TASK INSTRUCTIONS:
Examine the records and identify each line that includes the string "signal". Copy those lines.

--- START ---

==> config.mk <==
export PLATFORM = sky130hd
export DESIGN_NAME = dali_gear_addressing
export DESIGN_NICKNAME = d
export VERILOG_FILES = /design/src/design/dga_pkg.sv /design/src/design/dga_front.sv /design/src/design/dga_back.sv /design/src/design/dali_gear_addressing.sv
export SDC_FILE = /design/constraint.sdc
export NUM_CORES = 1
export LEC_CHECK = 0
export BUFFER_PORTS_ARGS = -buffer_cell sky130_fd_sc_hd__buf_2
export CAP_MARGIN = 20
export CORE_ASPECT_RATIO = 0.9
export CORE_MARGIN = 10
export CORE_UTILIZATION = 55
export DETAILED_ROUTE_END_ITERATION = 10
export GPL_ROUTABILITY_DRIVEN = 0
export PLACE_DENSITY = 0.83
export REMOVE_ABC_BUFFERS = 1
export SYNTH_ARGS = -nofsm -noshare
export SYNTH_HDL_FRONTEND = slang
export SYNTH_SLANG_ARGS = --single-unit
==> constraint.sdc <==
create_clock -name clk_i -period 9.5 [get_ports clk_i]
set_input_delay 0.95 -clock clk_i [delete_from_list [all_inputs] [get_ports clk_i]]
set_output_delay 0.95 -clock clk_i [all_outputs]
set_load 0.05 [all_outputs]
==> src/design/dga_pkg.sv <==
// Shared types and constants for the DALI gear addressing block.
`timescale 1ns / 1ps
package dga_pkg;
  localparam logic [4:0] KindTerminate  = 5'd0;
  localparam logic [4:0] KindDtr0       = 5'd1;
  localparam logic [4:0] KindInitialise = 5'd2;
  localparam logic [4:0] KindRandomise  = 5'd3;
  localparam logic [4:0] KindCompare    = 5'd4;
  localparam logic [4:0] KindWithdraw   = 5'd5;
  localparam logic [4:0] KindSearchH    = 5'd6;
  localparam logic [4:0] KindSearchM    = 5'd7;
  localparam logic [4:0] KindSearchL    = 5'd8;
  localparam logic [4:0] KindProgram    = 5'd9;
  localparam logic [4:0] KindVerify     = 5'd10;
  localparam logic [4:0] KindQuery      = 5'd11;
  localparam logic [4:0] KindDtr1       = 5'd12;
  localparam logic [4:0] KindDtr2       = 5'd13;
  localparam logic [4:0] KindEnableType = 5'd14;
  localparam logic [4:0] KindTimeout    = 5'd15;
  localparam logic [4:0] KindLoad       = 5'd16;

  localparam logic [1:0] ModeDisabled  = 2'd0;
  localparam logic [1:0] ModeEnabled   = 2'd1;
  localparam logic [1:0] ModeWithdrawn = 2'd2;

  localparam logic [1:0] RegTimeout = 2'd0;
  localparam logic [1:0] RegUid0    = 2'd1;
  localparam logic [1:0] RegUid1    = 2'd2;
  localparam logic [1:0] RegUid2    = 2'd3;

  localparam logic [31:0] LcgMul = 32'd1103515245;
  localparam logic [31:0] LcgAdd = 32'd12345;
  localparam logic [31:0] TimeoutReset = 32'd900000;
  localparam logic [7:0]  NoShort = 8'hFF;
  localparam logic [23:0] Addr24Ones = 24'hFFFFFF;
  localparam int QueueDepth = 2;

  // Classified command handed from front to back.
  typedef struct packed {
    logic [4:0]  kind;
    logic [7:0]  cmd_data;
    logic        repeat_ok;
    logic [31:0] now_ms;
    logic [31:0] seed;
    logic [23:0] random_load;
  } cmd_t;
endpackage

==> src/design/dga_front.sv <==
// Front end: accepts commands and precomputes the unmultiplied randomise seed.
`timescale 1ns / 1ps
module dga_front (
  input  logic               clk_i,
  input  logic               rst_ni,
  input  logic               valid_i,
  output logic               ready_o,
  input  logic [4:0]         kind_i,
  input  logic [7:0]         cmd_data_i,
  input  logic               repeat_ok_i,
  input  logic [31:0]        now_ms_i,
  input  logic [31:0]        entropy_i,
  input  logic [7:0]         light_level_i,
  input  logic [23:0]        random_load_i,
  input  logic [31:0]        uid0_i,
  input  logic [31:0]        uid1_i,
  input  logic [31:0]        uid2_i,
  output logic               valid_o,
  input  logic               ready_i,
  output dga_pkg::cmd_t      cmd_o
);
  dga_pkg::cmd_t mem_q [dga_pkg::QueueDepth];
  logic wr_q, wr_d, rd_q, rd_d;
  logic [1:0] cnt_q, cnt_d;
  dga_pkg::cmd_t c;
  logic push, pop;

  // The short address term of the seed is added in the back end, where the
  // short address is current when the transaction executes.
  always_comb begin
    c.kind = kind_i;
    c.cmd_data = cmd_data_i;
    c.repeat_ok = repeat_ok_i;
    c.now_ms = now_ms_i;
    c.random_load = random_load_i;
    c.seed = entropy_i ^ uid0_i ^ {uid1_i[24:0], uid1_i[31:25]}
           ^ {uid2_i[14:0], uid2_i[31:15]} ^ {16'd0, light_level_i, 8'd0};
  end

  assign ready_o = (cnt_q != 2'(dga_pkg::QueueDepth));
  assign valid_o = (cnt_q != 2'd0);
  assign push = valid_i && ready_o;
  assign pop = valid_o && ready_i;
  assign cmd_o = mem_q[rd_q];
  assign wr_d = push ? ~wr_q : wr_q;
  assign rd_d = pop ? ~rd_q : rd_q;
  assign cnt_d = cnt_q + {1'b0, push} - {1'b0, pop};

  always_ff @(posedge clk_i) begin
    if (push) mem_q[wr_q] <= c;
  end

  always_ff @(posedge clk_i or negedge rst_ni) begin
    if (!rst_ni) begin
      wr_q <= 1'b0;
      rd_q <= 1'b0;
      cnt_q <= 2'd0;
    end else begin
      wr_q <= wr_d;
      rd_q <= rd_d;
      cnt_q <= cnt_d;
    end
  end
endmodule

==> src/design/dga_back.sv <==
// Back end: addressing state machine with a registered result.
`timescale 1ns / 1ps
module dga_back (
  input  logic          clk_i,
  input  logic          rst_ni,
  input  logic          valid_i,
  output logic          ready_o,
  input  dga_pkg::cmd_t cmd_i,
  input  logic [31:0]   timeout_i,
  output logic          valid_o,
  input  logic          ready_i,
  output logic          backward_valid_o,
  output logic [7:0]    backward_value_o,
  output logic          in_init_o,
  output logic [23:0]   random_address_o,
  output logic [7:0]    short_address_out_o,
  output logic          save_request_o,
  output logic [7:0]    dtr0_out_o,
  output logic [7:0]    dtr1_out_o,
  output logic [7:0]    dtr2_out_o,
  output logic [7:0]    device_type_out_o
);
  logic [1:0]  mode_q, mode_d;
  logic [31:0] start_q, start_d;
  logic [23:0] rnd_q, rnd_d, srch_q, srch_d;
  logic [7:0]  sa_q, sa_d, d0_q, d0_d, d1_q, d1_d, d2_q, d2_d, et_q, et_d;
  logic        ov_q, bv_q, bv_d, sv_q, sv_d;
  logic [7:0]  bval_q, bval_d;
  logic        en, match, take, hit;
  logic [5:0]  dec;
  logic [31:0] seed, prod, elapsed;

  assign ready_o = !ov_q || ready_i;
  assign take = valid_i && ready_o;
  assign en = (mode_q == dga_pkg::ModeEnabled);
  assign match = (rnd_q == srch_q);
  assign dec = cmd_i.cmd_data[6:1];
  assign seed = cmd_i.seed ^ {sa_q, 24'd0};
  assign prod = seed * dga_pkg::LcgMul + dga_pkg::LcgAdd;
  assign elapsed = cmd_i.now_ms - start_q;

  always_comb begin
    mode_d = mode_q; start_d = start_q; rnd_d = rnd_q; srch_d = srch_q;
    sa_d = sa_q; d0_d = d0_q; d1_d = d1_q; d2_d = d2_q; et_d = et_q;
    bv_d = 1'b0; bval_d = 8'd0; sv_d = 1'b0; hit = 1'b0;
    case (cmd_i.kind)
      dga_pkg::KindTerminate: mode_d = dga_pkg::ModeDisabled;
      dga_pkg::KindDtr0: d0_d = cmd_i.cmd_data;
      dga_pkg::KindInitialise: begin
        if (cmd_i.cmd_data == 8'h00) hit = 1'b1;
        else if (cmd_i.cmd_data == 8'hFF) hit = (sa_q == dga_pkg::NoShort);
        else if (cmd_i.cmd_data[0]) hit = ({2'b00, dec} == sa_q);
        if (cmd_i.repeat_ok && hit) begin
          mode_d = dga_pkg::ModeEnabled;
          start_d = cmd_i.now_ms;
        end
      end
      dga_pkg::KindRandomise: if (en && cmd_i.repeat_ok) begin
        rnd_d = prod[23:0];
        sv_d = 1'b1;
      end
      dga_pkg::KindCompare: if (en && rnd_q <= srch_q) begin
        bv_d = 1'b1; bval_d = 8'hFF;
      end
      dga_pkg::KindWithdraw: if (en && match) mode_d = dga_pkg::ModeWithdrawn;
      dga_pkg::KindSearchH: srch_d[23:16] = cmd_i.cmd_data;
      dga_pkg::KindSearchM: srch_d[15:8] = cmd_i.cmd_data;
      dga_pkg::KindSearchL: srch_d[7:0] = cmd_i.cmd_data;
      dga_pkg::KindProgram: if (en && match) begin
        sa_d = (cmd_i.cmd_data == 8'hFF) ? dga_pkg::NoShort : {2'b00, dec};
        sv_d = 1'b1;
      end
      dga_pkg::KindVerify: if (en && {2'b00, dec} == sa_q) begin
        bv_d = 1'b1; bval_d = 8'hFF;
      end
      dga_pkg::KindQuery: if (en && match) begin
        bv_d = 1'b1;
        bval_d = (sa_q == dga_pkg::NoShort) ? 8'hFF : {sa_q[6:0], 1'b1};
      end
      dga_pkg::KindDtr1: d1_d = cmd_i.cmd_data;
      dga_pkg::KindDtr2: d2_d = cmd_i.cmd_data;
      dga_pkg::KindEnableType: et_d = cmd_i.cmd_data;
      dga_pkg::KindTimeout:
        if (mode_q != dga_pkg::ModeDisabled && elapsed > timeout_i)
          mode_d = dga_pkg::ModeDisabled;
      dga_pkg::KindLoad: rnd_d = cmd_i.random_load;
      default: ;
    endcase
  end

  always_ff @(posedge clk_i or negedge rst_ni) begin
    if (!rst_ni) begin
      mode_q <= dga_pkg::ModeDisabled; start_q <= 32'd0;
      rnd_q <= dga_pkg::Addr24Ones; srch_q <= dga_pkg::Addr24Ones;
      sa_q <= dga_pkg::NoShort; d0_q <= 8'd0; d1_q <= 8'd0; d2_q <= 8'd0;
      et_q <= 8'd0; ov_q <= 1'b0; bv_q <= 1'b0; bval_q <= 8'd0; sv_q <= 1'b0;
    end else begin
      if (take) begin
        mode_q <= mode_d; start_q <= start_d; rnd_q <= rnd_d; srch_q <= srch_d;
        sa_q <= sa_d; d0_q <= d0_d; d1_q <= d1_d; d2_q <= d2_d; et_q <= et_d;
        bv_q <= bv_d; bval_q <= bval_d; sv_q <= sv_d;
        ov_q <= 1'b1;
      end else if (ready_i) begin
        ov_q <= 1'b0;
      end
    end
  end

  assign valid_o = ov_q;
  assign backward_valid_o = bv_q;
  assign backward_value_o = bval_q;
  assign in_init_o = (mode_q == dga_pkg::ModeEnabled);
  assign random_address_o = rnd_q;
  assign short_address_out_o = sa_q;
  assign save_request_o = sv_q;
  assign dtr0_out_o = d0_q;
  assign dtr1_out_o = d1_q;
  assign dtr2_out_o = d2_q;
  assign device_type_out_o = et_q;
endmodule

==> src/design/dali_gear_addressing.sv <==
// Top level of the DALI control-gear addressing block.
// Path from input transaction to result: the queue, then the result register.
// Throughput: one transaction per cycle while the receiver holds ready_i high.
// The randomise multiply and the state update share the back-end cycle.
// Reset: asynchronous, active low; state and control registers take their defaults, the queue storage is not reset.
`timescale 1ns / 1ps
module dali_gear_addressing (
  input  logic        clk_i,
  input  logic        rst_ni,
  input  logic        psel,
  input  logic        penable,
  input  logic        pwrite,
  input  logic [3:0]  paddr,
  input  logic [31:0] pwdata,
  output logic [31:0] prdata,
  output logic        pready,
  input  logic        valid_i,
  output logic        ready_o,
  input  logic [4:0]  kind_i,
  input  logic [7:0]  cmd_data_i,
  input  logic        repeat_ok_i,
  input  logic [31:0] now_ms_i,
  input  logic [31:0] entropy_i,
  input  logic [7:0]  light_level_i,
  input  logic [23:0] random_load_i,
  output logic        valid_o,
  input  logic        ready_i,
  output logic        backward_valid_o,
  output logic [7:0]  backward_value_o,
  output logic        in_init_o,
  output logic [23:0] random_address_o,
  output logic [7:0]  short_address_out_o,
  output logic        save_request_o,
  output logic [7:0]  dtr0_out_o,
  output logic [7:0]  dtr1_out_o,
  output logic [7:0]  dtr2_out_o,
  output logic [7:0]  device_type_out_o
);
  logic [31:0] tmo_q, u0_q, u1_q, u2_q;
  logic qv, qr;
  dga_pkg::cmd_t qc;
  logic [1:0] idx;

  assign pready = 1'b1;
  assign idx = paddr[3:2];

  always_ff @(posedge clk_i or negedge rst_ni) begin
    if (!rst_ni) begin
      tmo_q <= dga_pkg::TimeoutReset;
      u0_q <= 32'd0; u1_q <= 32'd0; u2_q <= 32'd0;
    end else if (psel && penable && pwrite) begin
      unique case (idx)
        dga_pkg::RegTimeout: tmo_q <= pwdata;
        dga_pkg::RegUid0:    u0_q <= pwdata;
        dga_pkg::RegUid1:    u1_q <= pwdata;
        dga_pkg::RegUid2:    u2_q <= pwdata;
        default: ;
      endcase
    end
  end

  always_comb begin
    unique case (idx)
      dga_pkg::RegTimeout: prdata = tmo_q;
      dga_pkg::RegUid0:    prdata = u0_q;
      dga_pkg::RegUid1:    prdata = u1_q;
      default:             prdata = u2_q;
    endcase
  end

  dga_front u_front (
    .clk_i, .rst_ni, .valid_i, .ready_o, .kind_i, .cmd_data_i, .repeat_ok_i,
    .now_ms_i, .entropy_i, .light_level_i, .random_load_i,
    .uid0_i(u0_q), .uid1_i(u1_q), .uid2_i(u2_q),
    .valid_o(qv), .ready_i(qr), .cmd_o(qc)
  );

  dga_back u_back (
    .clk_i, .rst_ni, .valid_i(qv), .ready_o(qr), .cmd_i(qc), .timeout_i(tmo_q),
    .valid_o, .ready_i, .backward_valid_o, .backward_value_o,
    .in_init_o, .random_address_o, .short_address_out_o, .save_request_o,
    .dtr0_out_o, .dtr1_out_o, .dtr2_out_o, .device_type_out_o
  );
endmodule

* Word level (Yosys, flattened, before mapping)
Memory sizes are Yosys's and may differ from the RTL's.
Index checks and enable logic that the tools add are counted.
** Storage, ports and cells
- Latch bits :: 0
- Memory bits (read-only) :: 0
- RAM bits :: 204
- Logic and storage cells :: 128
- Register bits after elaboration :: 265
- Memories :: 1
** Memory list
- u_front.mem_q :: words 2, bits a word 102, read ports 1, clocked after memory_dff 0, write ports 1, line dga_front.sv:22 : dga_pkg::cmd_t mem_q [dga_pkg::QueueDepth];
** Cells by class
- Eq/ne operators :: 29
- Bitwise logic cells :: 7
- Div/mod/pow operators :: 0
- Muxes and demuxes :: 27
- Add/sub/neg operators :: 4
- Multiply operators :: 1
- Shift operators :: 0
- $lt $le $gt $ge :: 2
- Reduce and logical (&&, ||, !) cells :: 35
** Operator list (count)
- $xor A32 B32 Y32 :: 4
- $pmux W32 S3 :: 1
- $pmux W24 S2 :: 1
- $eq A5 B4 Y1 const B :: 8
- $mux W8 :: 5
- $gt A32 B32 Y1 :: 1
- $mul A32 B31 Y24 const B :: 1
- $sub A32 B32 Y32 :: 1
- $xor A32 B16 Y32 :: 1
- $add A24 B14 Y24 const B :: 1
- $eq A24 B24 Y1 :: 1
- $le A24 B24 Y1 :: 1
- $mux W24 :: 1
- $pmux W8 S3 :: 1
- $reduce_and A2 Y1 :: 11
- $eq A5 B3 Y1 const B :: 4
- $eq A8 B8 Y1 const B :: 2
- $mux W1 :: 12
- $eq A5 B2 Y1 const B :: 2
- $logic_and A1 B1 Y1 :: 10
- $reduce_and A3 Y1 :: 3
- $eq A6 B8 Y1 :: 1
- $logic_not A8 Y1 :: 1
- $ne A2 B1 Y1 const B :: 4
- 19 further kinds :: 27

* Depth between registers and ports, before layout
An unclocked memory read counts as a cell.
- Depth after elaboration :: 9
- Mapped depth :: 32
- Depth with buffers taken out :: 25

* Cells and area by module
From an unflattened synthesis, not the netlist that was laid out.
** Second synthesis, totals
- Cells, all modules :: 2267
- Area total of the unflattened synthesis :: 28240.8 sq um
** Modules (own cells, without submodules)
- dga_back :: instances 1, cells an instance 1510, area an instance 14084.8 sq um
- dga_front :: instances 1, cells an instance 438, area an instance 8483.1 sq um
- dali_gear_addressing :: instances 1, cells an instance 319, area an instance 5672.9 sq um

* Least setup slack after synthesis
OpenSTA, ideal clock, no wires.
- Path type :: register -> register
- Start :: reg u_front.rd_q
- End :: reg u_back.rnd_q[22] (netlist: u_back.random_address_o[22])
- Arrival :: 7523 ps
- Required time :: 9418 ps
- Clock period less this slack :: 7604 ps
- Path buffers :: 7
- Setup time :: 82 ps
- Slack :: 1896 ps
- Stages on the path, launching flop included :: 32
- Cell sequence :: dfrtp_1 buf_6 buf_8 buf_12 buf_6 buf_2 clkbuf_1 buf_1 mux2i_1 inv_1 ha_1 fa_1 inv_1 fa_1 inv_1 ha_1 inv_1 fa_1 inv_1 fa_1 inv_1 fa_1 inv_1 ha_1 a211oi_1 nand2_1 a31oi_1 o21ai_0 a41o_1 nor4_1 nor4_1 nor3_1
** On the way
- Word-level cells in the longest chain between the ends :: 6
** RTL lines
- start, declared :: line dga_front.sv:23 : logic wr_q, wr_d, rd_q, rd_d;
- start signal, assigned :: line dga_front.sv:60 : rd_q <= rd_d;
- $mem_v2 Z2 W102 (*)
- $xor A32 B32 Y32 :: line dga_back.sv:38 : assign seed = cmd_i.seed ^ {sa_q, 24'd0};
- $mul A32 B31 Y24 :: line dga_back.sv:39 : assign prod = seed * dga_pkg::LcgMul + dga_pkg::LcgAdd;
- $add A24 B14 Y24 :: line dga_back.sv:39
- $mux W24 :: line dga_back.sv:58 : dga_pkg::KindRandomise: if (en && cmd_i.repeat_ok) begin
- $pmux W24 S2 :: line dga_back.sv:46 : case (cmd_i.kind)
- end signal, assigned :: line dga_back.sv:94 : rnd_q <= dga_pkg::Addr24Ones; srch_q <= dga_pkg::Addr24Ones;
- end signal, assigned :: line dga_back.sv:99 : mode_q <= mode_d; start_q <= start_d; rnd_q <= rnd_d; srch_q <= srch_d;
- end, declared :: line dga_back.sv:25 : logic [23:0] rnd_q, rnd_d, srch_q, srch_d;
Mark *: on every way between the ends. The rest lies on a longest branch, timed or not. The select of a mux whose other input is x is not followed.
A chain may end at the register's enable or synchronous reset.

* Worst setup path after layout
Ends and elaborated chain as after synthesis.

==> flow_summary.json <==
{
  "status": "completed",
  "fmax_mhz": 140,
  "track_usage_pct": 22.9,
  "syn2layout_area_growth_pct": 12.6,
  "initial_core_util_pct": 56.0,
  "relSlewSlack_pct": 27.3,
  "antenna_found_initial": 13,
  "pre_cts_slack_ns": 2.41,
  "crit_arrival_ns": 7.64,
  "hold_class": "input pin to async pin",
  "cts_buffers": 46,
  "worst-r2r-cell-count": 24,
  "wire_per_inst_um": 20.7,
  "drtAntennaViolNets": 0,
  "clk_pin_slew_ns": 0.07,
  "cts.sinks": 451,
  "dr_total_vias": 18386,
  "syn_area_um2": 27000,
  "critPathLaunchType": "flop",
  "synth_flop_cell": "dfrtp_1",
  "path_buf_inv": 7,
  "criticalPathCategory": "flop to flop",
  "fillers": 3464,
  "clk_latency_ns": 0.59,
  "min_period_ns": 7.13,
  "dpl.hpwl_um": 48800,
  "hold_violations": 0,
  "viasPerCell": 5.70,
  "finalCritPeriodShare_pct": 75.1,
  "avgSynthCellArea_um2": 11.7,
  "ios": 263,
  "routed_wl_um": 66700,
  "clock_skew_ns": 0.0212,
  "seq_area_frac_synth_pct": 45.6,
  "grt_pass1_wl_um": 106000,
  "cts_max_path_buffers": 3,
  "postCtsSetupBuffers": 0,
  "worstMarginPinSlew_ns": 1.06,
  "cts_resized": 0,
  "port_buffers": 251,
  "r2r-start": "u_front.rd_q",
  "synth_seq_cells": 451,
  "fin_tns_setup_ns": 0,
  "fin_cells": 3224,
  "synth_area_leaders": "edfxtp_1, dfrtp_1, ha_1",
  "cp_data_required_time_ns": 10.01,
  "synth_edf_count": 188,
  "max_stage_delay_ns": 0.71,
  "cts-root-buf": "clkbuf_16",
  "cp_max_fo": 26,
  "synth_commonest_cells": "inv_1, ha_1, nand2_1",
  "std_cell_rows": 76,
  "drtIter0Drc": 1447,
  "yosysWarnings": 0,
  "dr.pass1.iters": 6,
  "overflow": 0,
  "cp_top_family": "adder cells",
  "rsz0062_at_grt": "false",
  "synth_top_cell_by_area": "edfxtp_1",
  "synthCells": 2307,
  "cp_common_cell": "inv_1",
  "die-width_um": 254,
  "core_area_um2": 48200,
  "drc": 0,
  "r2r_slack_ns": 2.37,
  "cts_tree": "yes",
  "end_kind": "flop",
  "fin_util_pct": 63.1,
  "dp.cells": 3126,
  "grt_pass1_vias": 19790,
  "drv_slew": 0,
  "grt_max_degree": 128,
  "setup_viol": 0,
  "path_cells": "mux2i_1 -> inv_1 -> ha_1 -> fa_1 -> inv_1 -> fa_1 -> inv_1 -> ha_1 -> inv_1 -> fa_1 -> inv_1 -> fa_1 -> inv_1 -> fa_1 -> inv_1 -> ha_1 -> a211oi_1 -> nand2_1 -> a31oi_1 -> o21ai_0 -> a41o_1 -> nor4_1 -> nor4_1 -> nor3_1",
  "cp_slowest_cell": "dfrtp_4",
  "synthArstFlopShare_pct": 58.3,
  "synth_cell_types": 68,
  "yosysTopAreaCellShare_pct": 20.9,
  "synth_most_common_cell": "inv_1",
  "die_y_um": 230,
  "drive_above_1_share_pct": 23.5,
  "r2r_end": "u_back.random_address_o[22]",
  "htreeDepth": 2,
  "nets": 3038,
  "postLayoutSetupSlackWorst_ns": 2.37,
  "dieArea_um2": 58400,
  "ctsHoldBuffers": 0,
  "cap_violations": 0
}
[worst register-to-register path, cell delays in order (launching register included)]
cell and delay, ns:
dfrtp_4 0.71, mux2i_1 0.63, inv_1 0.27, ha_1 0.38, fa_1 0.48, inv_1 0.05, fa_1 0.47, inv_1 0.04
ha_1 0.28, inv_1 0.06, fa_1 0.54, inv_1 0.06, fa_1 0.52, inv_1 0.05, fa_1 0.54, inv_1 0.05
ha_1 0.34, a211oi_1 0.21, nand2_1 0.07, a31oi_1 0.24, o21ai_0 0.20, a41o_1 0.31, nor4_1 0.27, nor4_1 0.10
nor3_1 0.20
[per-stage QoR]
stage          hold slack (ns)  cell area (um^2)
2_1_floorplan            0.460             26700
3_3_place_gp             0.461             28900
3_5_place_dp             0.469             28900
4_1_cts                  0.483             30300
5_1_grt                  0.498             30400
6_report                 0.474             30400
[how the worst max path moves through the flow]
stage / startpoint / to / slack (ns) / depth (start not counted)
floorplan: u_front.rd_q / u_back.random_address_o[22] / 0.43 / 24
global placement: u_front.rd_q / u_back.random_address_o[22] / 2.46 / 24
CTS: u_front.rd_q / u_back.random_address_o[22] / 2.38 / 24
finish: u_front.rd_q / u_back.random_address_o[22] / 2.37 / 24
global route: u_front.rd_q / u_back.random_address_o[22] / 1.84 / 24
detailed placement: u_front.rd_q / u_back.random_address_o[22] / 2.41 / 24
[metal layers]
layer	track usage, %	wire length [um]
met3	4.50	4830
met2	39.2	33400
met4	9.55	2690
met1	27.7	25700
met5	0	46
[cell usage in the layout (no fill, tap or decap), types with 13 or more instances in the layout]
cell type  count
nand2_1      207
nor2_1        56
xor2_1        41
mux4_2        32
mux2i_1       38
a21oi_1       63
xnor2_1      123
clkbuf_16     47
mux2_2       148
nand4_1       19
buf_2        251
fa_1         109
a21o_1        47
nand3_1       16
edfxtp_1     188
dfstp_2       66
o21a_1        13
o21ai_0      142
dfrtp_1      196
o21ai_1       28
buf_4         17
ha_1         223
inv_1        334
[logic make-up (layout without fill, tap and decap cells)]
logic type	Yosys count	after routing	synth area share (%)
flops	451	451	45.6
buf+inv	407	691	5.95
compound gates	364	364	8.11
simple gates	363	363	5.85
fa+ha+maj	332	332	18.4
mux	224	224	10.7
xor+xnor	165	165	5.40
other cells	1	10	0.0139
[state kept, by name, indices dropped and copies added (netlist names), 7 cells and up]
signal,count
u2_q,32
u_back.srch_q,24
u_back.dtr1_out_o,8
u_back.backward_value_o,8
u_back.short_address_out_o,7
u1_q,32
u_back.dtr0_out_o,8
u_front.mem_q,188
u_back.start_q,32
u_back.device_type_out_o,8
tmo_q,32
u0_q,32
u_back.dtr2_out_o,8
u_back.random_address_o,24
[final cells by class]
cell class	count	area (um^2)	area share, %
clock inverters	26	238	0.782
diodes	9	22.5	0.0740
flip-flops and latches	451	12300	40.5
well taps	624	781	2.57
multi-input cells	1449	13100	43.1
clock buffers	60	1250	4.13
repair buffers	271	1440	4.73
inverters	334	1250	4.12
Power is left out: the tool's default activity adds up to more than one toggle a clock period on the data nets, which glitch-free logic cannot reach.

--- END ---

ANSWER TO THIS PROBLEM:
- start signal, assigned :: line dga_front.sv:60 : rd_q <= rd_d;
- end signal, assigned :: line dga_back.sv:94 : rnd_q <= dga_pkg::Addr24Ones; srch_q <= dga_pkg::Addr24Ones;
- end signal, assigned :: line dga_back.sv:99 : mode_q <= mode_d; start_q <= start_d; rnd_q <= rnd_d; srch_q <= srch_d;
signal,count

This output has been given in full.